▶ **WHAT TO WORK ON**: Only those lines running from the start of the listing below through the line that holds "cell and delay" are to be written out, exactly and in full.

====

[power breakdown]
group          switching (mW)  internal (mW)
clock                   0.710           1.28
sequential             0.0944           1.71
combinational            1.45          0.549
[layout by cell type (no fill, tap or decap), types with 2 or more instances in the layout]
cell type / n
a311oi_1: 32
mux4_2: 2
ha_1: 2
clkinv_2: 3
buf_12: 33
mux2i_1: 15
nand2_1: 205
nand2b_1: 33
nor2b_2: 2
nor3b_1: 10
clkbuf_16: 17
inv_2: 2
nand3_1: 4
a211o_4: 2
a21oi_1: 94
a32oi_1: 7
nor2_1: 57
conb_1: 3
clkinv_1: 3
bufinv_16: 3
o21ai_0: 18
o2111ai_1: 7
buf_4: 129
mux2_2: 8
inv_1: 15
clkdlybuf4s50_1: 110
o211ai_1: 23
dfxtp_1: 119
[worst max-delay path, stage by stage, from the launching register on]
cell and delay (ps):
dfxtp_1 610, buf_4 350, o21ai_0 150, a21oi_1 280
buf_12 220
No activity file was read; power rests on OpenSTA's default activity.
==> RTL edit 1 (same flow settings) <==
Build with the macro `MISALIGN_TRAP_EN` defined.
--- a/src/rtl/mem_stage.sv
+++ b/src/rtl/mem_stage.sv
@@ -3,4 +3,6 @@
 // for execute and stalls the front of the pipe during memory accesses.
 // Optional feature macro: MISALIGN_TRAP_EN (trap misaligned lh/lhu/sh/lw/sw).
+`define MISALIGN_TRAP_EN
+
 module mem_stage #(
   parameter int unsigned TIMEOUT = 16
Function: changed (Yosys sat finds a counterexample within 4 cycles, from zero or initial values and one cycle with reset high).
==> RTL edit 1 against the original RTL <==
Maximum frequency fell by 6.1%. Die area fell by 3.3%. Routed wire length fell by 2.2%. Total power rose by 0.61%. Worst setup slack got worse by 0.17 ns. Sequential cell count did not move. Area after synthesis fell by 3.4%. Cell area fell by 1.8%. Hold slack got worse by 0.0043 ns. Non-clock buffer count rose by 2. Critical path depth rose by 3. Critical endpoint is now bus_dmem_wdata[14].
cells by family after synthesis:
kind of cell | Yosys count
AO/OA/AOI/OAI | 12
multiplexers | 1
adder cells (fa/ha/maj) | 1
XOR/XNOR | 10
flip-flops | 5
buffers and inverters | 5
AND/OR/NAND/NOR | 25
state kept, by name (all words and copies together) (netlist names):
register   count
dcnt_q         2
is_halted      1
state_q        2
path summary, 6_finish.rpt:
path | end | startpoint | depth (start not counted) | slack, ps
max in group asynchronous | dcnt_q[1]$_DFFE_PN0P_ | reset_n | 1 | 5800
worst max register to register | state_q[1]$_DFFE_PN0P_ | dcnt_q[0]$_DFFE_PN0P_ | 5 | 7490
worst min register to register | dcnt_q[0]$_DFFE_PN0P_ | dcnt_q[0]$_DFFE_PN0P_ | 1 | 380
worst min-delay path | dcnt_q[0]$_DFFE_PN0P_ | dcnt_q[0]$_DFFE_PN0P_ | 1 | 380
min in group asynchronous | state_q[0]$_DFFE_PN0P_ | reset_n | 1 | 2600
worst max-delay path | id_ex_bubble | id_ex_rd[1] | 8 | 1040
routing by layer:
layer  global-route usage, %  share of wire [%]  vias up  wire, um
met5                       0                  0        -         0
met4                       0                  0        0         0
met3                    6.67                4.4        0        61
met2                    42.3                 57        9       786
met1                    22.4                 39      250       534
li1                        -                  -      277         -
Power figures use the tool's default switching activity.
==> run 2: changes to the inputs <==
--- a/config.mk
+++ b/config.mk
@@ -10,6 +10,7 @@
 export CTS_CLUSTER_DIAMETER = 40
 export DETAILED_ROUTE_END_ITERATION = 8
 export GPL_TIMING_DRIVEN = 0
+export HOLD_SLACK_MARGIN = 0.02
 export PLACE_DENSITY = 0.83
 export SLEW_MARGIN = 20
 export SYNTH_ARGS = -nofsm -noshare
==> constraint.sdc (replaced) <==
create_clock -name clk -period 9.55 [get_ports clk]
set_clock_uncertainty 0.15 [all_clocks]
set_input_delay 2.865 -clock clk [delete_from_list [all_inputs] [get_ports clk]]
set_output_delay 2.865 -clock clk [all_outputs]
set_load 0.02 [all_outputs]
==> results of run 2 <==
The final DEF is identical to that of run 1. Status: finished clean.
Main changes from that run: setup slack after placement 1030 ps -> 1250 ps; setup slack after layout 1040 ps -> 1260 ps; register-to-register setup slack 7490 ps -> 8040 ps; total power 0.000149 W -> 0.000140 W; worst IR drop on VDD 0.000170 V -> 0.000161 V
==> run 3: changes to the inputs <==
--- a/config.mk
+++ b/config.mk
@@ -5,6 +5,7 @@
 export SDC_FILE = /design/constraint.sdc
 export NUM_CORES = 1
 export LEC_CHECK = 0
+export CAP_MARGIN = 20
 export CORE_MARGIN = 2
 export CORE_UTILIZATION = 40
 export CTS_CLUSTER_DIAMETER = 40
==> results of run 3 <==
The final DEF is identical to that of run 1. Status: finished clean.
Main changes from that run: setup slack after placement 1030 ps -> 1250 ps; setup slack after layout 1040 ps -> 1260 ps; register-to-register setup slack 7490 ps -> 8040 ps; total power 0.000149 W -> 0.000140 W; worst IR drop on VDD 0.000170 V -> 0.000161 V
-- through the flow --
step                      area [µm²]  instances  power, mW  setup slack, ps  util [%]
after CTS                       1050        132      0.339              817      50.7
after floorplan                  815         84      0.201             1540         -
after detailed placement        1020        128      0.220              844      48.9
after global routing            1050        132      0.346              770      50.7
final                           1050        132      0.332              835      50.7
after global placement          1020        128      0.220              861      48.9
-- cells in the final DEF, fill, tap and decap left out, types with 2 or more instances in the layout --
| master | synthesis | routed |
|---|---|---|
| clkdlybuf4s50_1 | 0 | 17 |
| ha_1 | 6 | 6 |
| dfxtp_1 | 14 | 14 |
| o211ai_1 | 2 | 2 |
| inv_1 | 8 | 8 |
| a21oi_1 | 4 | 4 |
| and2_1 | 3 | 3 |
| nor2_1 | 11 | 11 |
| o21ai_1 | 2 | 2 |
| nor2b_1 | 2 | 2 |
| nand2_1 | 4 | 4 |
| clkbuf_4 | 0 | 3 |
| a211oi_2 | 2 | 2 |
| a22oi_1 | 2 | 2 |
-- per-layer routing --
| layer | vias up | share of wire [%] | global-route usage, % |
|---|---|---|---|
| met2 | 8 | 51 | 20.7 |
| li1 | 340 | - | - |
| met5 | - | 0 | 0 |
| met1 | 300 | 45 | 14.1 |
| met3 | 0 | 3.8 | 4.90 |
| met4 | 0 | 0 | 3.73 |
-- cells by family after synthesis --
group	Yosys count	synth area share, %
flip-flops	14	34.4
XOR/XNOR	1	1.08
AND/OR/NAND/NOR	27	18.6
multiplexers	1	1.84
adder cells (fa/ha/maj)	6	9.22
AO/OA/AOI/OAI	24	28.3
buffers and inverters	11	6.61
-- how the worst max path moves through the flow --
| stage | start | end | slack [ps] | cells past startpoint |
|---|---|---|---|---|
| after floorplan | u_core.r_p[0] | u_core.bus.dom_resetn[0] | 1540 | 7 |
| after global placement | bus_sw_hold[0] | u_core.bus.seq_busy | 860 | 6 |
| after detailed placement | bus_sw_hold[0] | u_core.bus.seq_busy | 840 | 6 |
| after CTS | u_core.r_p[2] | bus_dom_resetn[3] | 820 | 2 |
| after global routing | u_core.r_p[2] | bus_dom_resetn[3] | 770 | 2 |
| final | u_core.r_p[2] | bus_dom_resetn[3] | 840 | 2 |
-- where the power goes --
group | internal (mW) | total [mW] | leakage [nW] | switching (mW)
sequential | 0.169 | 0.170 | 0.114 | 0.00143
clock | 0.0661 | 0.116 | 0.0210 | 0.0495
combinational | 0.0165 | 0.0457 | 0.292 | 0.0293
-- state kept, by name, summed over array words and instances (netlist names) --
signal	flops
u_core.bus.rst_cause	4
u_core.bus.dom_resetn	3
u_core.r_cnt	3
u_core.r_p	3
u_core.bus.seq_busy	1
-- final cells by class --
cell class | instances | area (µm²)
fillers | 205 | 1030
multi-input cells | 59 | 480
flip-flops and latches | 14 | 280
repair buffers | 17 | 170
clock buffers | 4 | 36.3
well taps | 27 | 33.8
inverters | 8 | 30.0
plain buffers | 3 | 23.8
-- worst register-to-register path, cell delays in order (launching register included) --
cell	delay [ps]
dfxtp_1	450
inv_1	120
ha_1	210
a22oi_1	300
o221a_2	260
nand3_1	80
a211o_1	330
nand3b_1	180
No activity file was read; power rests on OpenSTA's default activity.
--- config.mk ---
export PLATFORM = sky130hd
export DESIGN_NAME = dac_update_scheduler_flat
export DESIGN_NICKNAME = d
export VERILOG_FILES = /design/src/rtl/dac_update_scheduler_pkg.sv /design/src/rtl/dac_update_scheduler_if.sv /design/src/rtl/dac_update_scheduler_rr_arbiter.sv /design/src/rtl/dac_update_scheduler.sv /design/src/flat_wrapper.sv
export SDC_FILE = /design/constraint.sdc
export NUM_CORES = 1
export LEC_CHECK = 0
export ABC_AREA = 1
export CAP_MARGIN = 20
export CORE_AREA = 2 2 157 113
export DETAILED_ROUTE_END_ITERATION = 12
export DIE_AREA = 0 0 159 115
export PLACE_DENSITY = 0.74
export SLEW_MARGIN = 20
export SYNTH_ARGS = -nofsm -noshare
export SYNTH_HDL_FRONTEND = slang
export SYNTH_SLANG_ARGS = --single-unit
export TNS_END_PERCENT = 30
--- constraint.sdc ---
create_clock -name clk_in -period 3.43 [get_ports clk_in]
set_input_delay 0.686 -clock clk_in [delete_from_list [all_inputs] [get_ports clk_in]]
set_output_delay 0.686 -clock clk_in [all_outputs]
set_load 0.03 [all_outputs]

====

▶ **EXERCISE ANSWER**:
[power breakdown]
group          switching (mW)  internal (mW)
clock                   0.710           1.28
sequential             0.0944           1.71
combinational            1.45          0.549
[layout by cell type (no fill, tap or decap), types with 2 or more instances in the layout]
cell type / n
a311oi_1: 32
mux4_2: 2
ha_1: 2
clkinv_2: 3
buf_12: 33
mux2i_1: 15
nand2_1: 205
nand2b_1: 33
nor2b_2: 2
nor3b_1: 10
clkbuf_16: 17
inv_2: 2
nand3_1: 4
a211o_4: 2
a21oi_1: 94
a32oi_1: 7
nor2_1: 57
conb_1: 3
clkinv_1: 3
bufinv_16: 3
o21ai_0: 18
o2111ai_1: 7
buf_4: 129
mux2_2: 8
inv_1: 15
clkdlybuf4s50_1: 110
o211ai_1: 23
dfxtp_1: 119
[worst max-delay path, stage by stage, from the launching register on]
cell and delay (ps):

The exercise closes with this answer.